■ Task description ■
Which of the lines below contain the string "wrap"? Pull each one out of the data.

[Collected data entries]

....

Background: an optimization exercise with open tools, aiming at small area. Do not read the settings as production practice. At most, simulation tests tie the RTL to the original design; equivalence was not proved. No functional check of the RTL was part of run 1. No driver is modelled on the clock port, so clocking that relies on it looks cheaper here than on a real chip. No activity file was given, so power comes from the tool's default toggle rates.

$ cat config.mk
export PLATFORM = sky130hd
export DESIGN_NAME = me221_fe
export DESIGN_NICKNAME = me221_fe
export VERILOG_FILES = /design/flow/design.v
export SDC_FILE = /design/flow/constraint.sdc
export NUM_CORES = 4
export LEC_CHECK = 0
export ABC_AREA = 1
export CAP_MARGIN = 20
export CORE_MARGIN = 2
export CORE_UTILIZATION = 55
export GPL_TIMING_DRIVEN = 0
export SLEW_MARGIN = 20
$ cat constraint.sdc
create_clock -name core_clock -period 8.0 [get_ports {clk}]
set_input_delay 1.6000 -clock core_clock [delete_from_list [all_inputs] [get_ports {clk}]]
set_output_delay 1.6000 -clock core_clock [all_outputs]
set_load 0.01 [all_outputs]
$ cat design.v
module me221_ckstep (
    input  wire [7:0] a,
    input  wire [7:0] b,
    input  wire [7:0] x,
    output wire [7:0] a_next,
    output wire [7:0] b_next
);
    me221_add255 u_a (.p(a), .q(x),      .r(a_next));
    me221_add255 u_b (.p(b), .q(a_next), .r(b_next));
endmodule
Source: an optimization exercise on an open RTL-to-GDS flow (aim: small area, a short achievable clock period and few clock cycles per item). Production flows keep margins and buffers that such runs may drop.
Function was checked by simulation only, so behaviour that the tests miss may differ from the original.

<file path="flow/design.v">
module gorilla_enc (
    input  wire        clk,
    input  wire        rst,
    input  wire        in_valid,
    output wire        in_ready,
    input  wire [63:0] in_data,
    input  wire        in_first,
    input  wire        in_last,
    input  wire [1:0]  in_wc,
    output wire        out_valid,
    input  wire        out_ready,
    output wire [63:0] out_data,
    output wire        out_last,
    output wire [3:0]  out_nbytes
);
    function automatic [63:0] rev64(input [63:0] v);
        integer j;
        begin
            for (j = 0; j < 64; j = j + 1)
                rev64[j] = v[63-j];
        end
    endfunction
    function automatic [2:0] lzc8(input [7:0] v);
        begin
            lzc8[2] = ~|v[7:4];
            lzc8[1] = lzc8[2] ? ~|v[3:2] : ~|v[7:6];
            lzc8[0] = lzc8[2] ? (lzc8[1] ? ~v[1] : ~v[3]) : (lzc8[1] ? ~v[5] : ~v[7]);
        end
    endfunction
    function automatic [5:0] lzc_bytes(input [7:0] nzb, input [23:0] cb);
        reg [3:0] v2;  reg [15:0] c2;    
        reg [1:0] v3;  reg [9:0]  c3;    
        integer j;
        begin
            for (j = 0; j < 4; j = j + 1) begin
                v2[j] = nzb[2*j] | nzb[2*j+1];
                c2[4*j +: 4] = nzb[2*j] ? {1'b0, cb[6*j +: 3]} : {1'b1, cb[6*j+3 +: 3]};
            end
            for (j = 0; j < 2; j = j + 1) begin
                v3[j] = v2[2*j] | v2[2*j+1];
                c3[5*j +: 5] = v2[2*j] ? {1'b0, c2[8*j +: 4]} : {1'b1, c2[8*j+4 +: 4]};
            end
            lzc_bytes = v3[0] ? {1'b0, c3[4:0]} : {1'b1, c3[9:5]};
        end
    endfunction
    reg  [1:0]  wc_in;       
    reg  [63:0] prev;        
    reg         s1_v;
    reg         s1_first;
    reg         s1_last;
    reg  [1:0]  s1_wc;
    reg  [63:0] s1_x;        
    reg         s1_nz;
    reg  [5:0]  s1_lz;       
    reg  [5:0]  s1_tz;       
    reg         s1_lg;       
    wire [1:0] cur_wc = in_first ? in_wc : wc_in;
    wire m16 = cur_wc != 2'd0;           
    wire m32 = cur_wc[1];                
    wire m64 = cur_wc == 2'd3;           
    wire [63:0] mask = {{32{m64}}, {16{m32}}, {8{m16}}, 8'hFF};
    wire [63:0] xu   = in_data ^ prev;   
    wire [63:0] x    = xu & mask;
    wire [63:0] cur  = in_data & mask;
    wire [7:0]  nzb_m;
    wire [7:0]  nzb_t;                   
    wire [23:0] cb_l;
    wire [23:0] cb_t;
    wire [7:0]  bmask = {m64, m64, m64, m64, m32, m32, m16, 1'b1};
    wire [63:0] xur = rev64(xu);
    genvar gb;
    generate
        for (gb = 0; gb < 8; gb = gb + 1) begin : g_byte
            assign nzb_m[gb]        = (|xu[63-8*gb -: 8]) & bmask[7-gb];
            assign cb_l[3*gb +: 3]  = lzc8(xu[63-8*gb -: 8]);
            assign nzb_t[gb]        = |xur[63-8*gb -: 8];
            assign cb_t[3*gb +: 3]  = lzc8(xur[63-8*gb -: 8]);
        end
    endgenerate
    wire [5:0] x_lz = lzc_bytes(nzb_m, cb_l);
    wire [5:0] x_tz = lzc_bytes(nzb_t, cb_t);    
    wire       x_nz = |nzb_m;
    wire [14:0] low_any;     
    wire [14:0] span_t;
    genvar gs;
    generate
        for (gs = 0; gs < 15; gs = gs + 1) begin : g_span
            assign low_any[gs] = |xu[gs:0];
            assign span_t[gs]  = xu[63-gs] & low_any[14-gs];
        end
    endgenerate
    wire x_lg = m64 && (|span_t);
    reg        w_v;          
    reg  [5:0] w_lz;         
    reg  [5:0] w_tz;         
    reg  [6:0] w_db;         
    reg        w_big;        
    reg        hdr_done;     
    reg  [63:0] q0, q1, q2;  
    reg  [2:0]  ql;          
    reg  [3:0]  qn0, qn1, qn2;  
    reg  [1:0]  c;           
    reg  [5:0]  off;         
    reg  [5:0]  r_wo;        
    reg  [5:0]  r_wo2;       
    reg  [5:0]  r_no;        
    reg         rdy;         
    wire room  = !c[1] || (c == 2'd2 && off == 6'd0);
    wire can   = s1_v && room;
    wire reuse_c = s1_nz && w_v && (w_lz <= s1_lz) && (w_tz <= s1_tz);
    wire newwin  = !hdr_done && s1_nz && !reuse_c;
    wire [6:0] db_new = 7'd64 - {1'b0, s1_lz} - {1'b0, s1_tz};
    wire [4:0] h_new  = 5'd9 + {2'd0, s1_wc, 1'b0};
    wire       is_long  = !s1_first && !hdr_done && s1_nz && (s1_lg || w_big);
    wire       done     = can && !is_long;      
    wire       wr       = can && !s1_first && !rst;  
    wire       seal     = done && s1_last;
    reg  [15:0] hdr;
    always @* begin
        if (hdr_done || !s1_nz)
            hdr = 16'd0;
        else if (reuse_c)
            hdr = 16'h8000;
        else
            case (s1_wc)
                2'd0:    hdr = {2'b11, s1_lz[2:0], db_new[3:0], 7'd0};
                2'd1:    hdr = {2'b11, s1_lz[3:0], db_new[4:0], 5'd0};
                2'd2:    hdr = {2'b11, s1_lz[4:0], db_new[5:0], 3'd0};
                default: hdr = {2'b11, s1_lz[5:0], db_new[6:0], 1'b0};
            endcase
    end
    wire [6:0] off7  = {1'b0, off};
    wire [6:0] e_rep = off7 + 7'd1;
    wire [6:0] e_reu = off7 + 7'd2 + w_db;
    wire [6:0] e_new = off7 + {2'd0, h_new} + db_new;
    wire [6:0] e_hd  = off7 + w_db;
    wire [6:0] e_lgr = off7 + 7'd2;
    wire [6:0] e_lgn = off7 + {2'd0, h_new};
    reg  [6:0] endp;
    always @* begin
        if (s1_first)      endp = off7;
        else if (hdr_done) endp = e_hd;
        else if (!s1_nz)   endp = e_rep;
        else if (is_long)  endp = reuse_c ? e_lgr : e_lgn;
        else if (reuse_c)  endp = e_reu;
        else               endp = e_new;
    end
    wire [5:0]  a_new = s1_lz + r_no;
    wire [5:0]  rot_a = hdr_done ? r_wo : reuse_c ? r_wo2 : a_new;
    wire [63:0] xr    = rev64(s1_x);
    wire [63:0] hrev  = rev64({hdr, 48'd0});
    wire [15:0] hs    = hrev[15:0];
    wire [64*7-1:0] yr;
    wire [64*7-1:0] hr;
    assign yr[63:0] = xr;
    assign hr[63:0] = {48'd0, hs};
    generate
        for (gb = 0; gb < 6; gb = gb + 1) begin : g_rot
            wire [63:0] yi = yr[64*gb +: 64];
            wire [63:0] hi = hr[64*gb +: 64];
            assign yr[64*(gb+1) +: 64] = rot_a[gb] ? {yi[(1<<gb)-1:0], yi[63:(1<<gb)]} : yi;
            assign hr[64*(gb+1) +: 64] = off[gb] ? {hi[63-(1<<gb):0], hi[63:64-(1<<gb)]} : hi;
        end
    endgenerate
    wire [63:0] ywr = is_long ? 64'd0 : yr[64*6 +: 64];
    wire [63:0] v   = ywr | hr[64*6 +: 64];
    wire [63:0] at_or_after;
    genvar gk;
    generate
        for (gk = 0; gk < 64; gk = gk + 1) begin : g_th
            assign at_or_after[gk] = (gk >= off);
        end
    endgenerate
    wire [63:0] v_a = v & at_or_after;
    wire [63:0] v_b = v & ~at_or_after;
    wire       wrap = endp[6];                    
    wire [3:0] nb_end = {1'b0, endp[5:3]} + {3'd0, |endp[2:0]};
    wire [3:0] nb_last = (wrap && endp[5:0] == 6'd0) ? 4'd8 : nb_end;
    wire       fin_in_next = wrap && (endp[5:0] != 6'd0);
    assign out_data   = rev64(q0);
    assign out_valid  = (c != 2'd0);
    assign out_last   = ql[0];
    assign out_nbytes = ql[0] ? qn0 : 4'd8;
    wire take = out_valid && out_ready;
    assign in_ready = rdy;
    wire take_in = in_valid && rdy;
    wire [1:0] ncomp = !done ? {1'b0, wrap && wr} :
                       s1_last ? (fin_in_next ? 2'd2 : 2'd1) :
                       {1'b0, wrap};
    wire [1:0] c_sh  = c - {1'b0, take};
    wire [3:0] sa    = wr ? (4'b0001 << c_sh) : 4'd0;           
    wire [3:0] sb    = wr ? (4'b0010 << c_sh) : 4'd0;           
    wire [3:0] sf    = seal ? ((fin_in_next ? 4'b0010 : 4'b0001) << c_sh) : 4'd0;
    wire [1:0] c_nx   = c_sh + ncomp;
    wire [5:0] off_nx = !can ? off : seal ? 6'd0 : endp[5:0];
    wire       s1_v_nx     = take_in ? 1'b1 : done ? 1'b0 : s1_v;
    wire       s1_first_nx = take_in ? in_first : s1_first;
    wire       s1_nz_nx    = take_in ? x_nz : s1_nz;
    wire       s1_lg_nx    = take_in ? x_lg : s1_lg;
    wire       hd_nx       = can ? is_long : hdr_done;
    wire       w_big_nx    = !can ? w_big : s1_first ? 1'b0 :
                             newwin ? (db_new >= 7'd63) : w_big;
    wire       room_nx     = !c_nx[1] || (c_nx == 2'd2 && off_nx == 6'd0);
    wire       long_nx     = !s1_first_nx && !hd_nx && s1_nz_nx && (s1_lg_nx || w_big_nx);
    wire       rdy_nx      = !s1_v_nx || (room_nx && !long_nx);
    wire [5:0] w_lz_nx = (can && newwin) ? s1_lz : w_lz;
    always @(posedge clk) begin
        if (take_in) begin
            prev     <= cur;
            wc_in    <= cur_wc;
            s1_first <= in_first;
            s1_last  <= in_last;
            s1_wc    <= cur_wc;
            s1_x     <= x;
            s1_nz    <= x_nz;
            s1_lz    <= x_lz;
            s1_tz    <= x_tz;
            s1_lg    <= x_lg;
        end
        q0 <= (rst ? 64'd0 : take ? q1 : q0) | (v_a & {64{sa[0]}}) | (v_b & {64{sb[0]}});
        q1 <= (rst ? 64'd0 : take ? q2 : q1) | (v_a & {64{sa[1]}}) | (v_b & {64{sb[1]}});
        q2 <= (rst || take ? 64'd0 : q2)     | (v_a & {64{sa[2]}}) | (v_b & {64{sb[2]}});
        if (sf[0]) qn0 <= nb_last; else if (take) qn0 <= qn1;
        if (sf[1]) qn1 <= nb_last; else if (take) qn1 <= qn2;
        if (sf[2]) qn2 <= nb_last;
        r_wo  <= w_lz_nx - off_nx;
        r_wo2 <= w_lz_nx - off_nx - 6'd2;
        r_no  <= 6'd0 - off_nx - {1'b0, 5'd9 + {2'd0, wc_in, 1'b0}};
        if (rst) begin
            s1_v     <= 1'b0;
            rdy      <= 1'b1;
            ql       <= 3'd0;
            c        <= 2'd0;
            off      <= 6'd0;
            w_v      <= 1'b0;
            w_big    <= 1'b0;
            hdr_done <= 1'b0;
        end else begin
            s1_v  <= s1_v_nx;
            rdy   <= rdy_nx;
            ql    <= ((take ? {1'b0, ql[2:1]} : ql) | sf[2:0]);
            c     <= c_nx;
            off   <= off_nx;
            w_big <= w_big_nx;
            hdr_done <= hd_nx;
            if (can) begin
                if (s1_first)
                    w_v <= 1'b0;
                else if (newwin) begin
                    w_v  <= 1'b1;
                    w_lz <= s1_lz;
                    w_tz <= s1_tz;
                    w_db <= db_new;
                end
            end
        end
    end
endmodule
</file>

....

■ Your solution ■
    wire       wrap = endp[6];                    
    wire [3:0] nb_last = (wrap && endp[5:0] == 6'd0) ? 4'd8 : nb_end;
    wire       fin_in_next = wrap && (endp[5:0] != 6'd0);
    wire [1:0] ncomp = !done ? {1'b0, wrap && wr} :
                       {1'b0, wrap};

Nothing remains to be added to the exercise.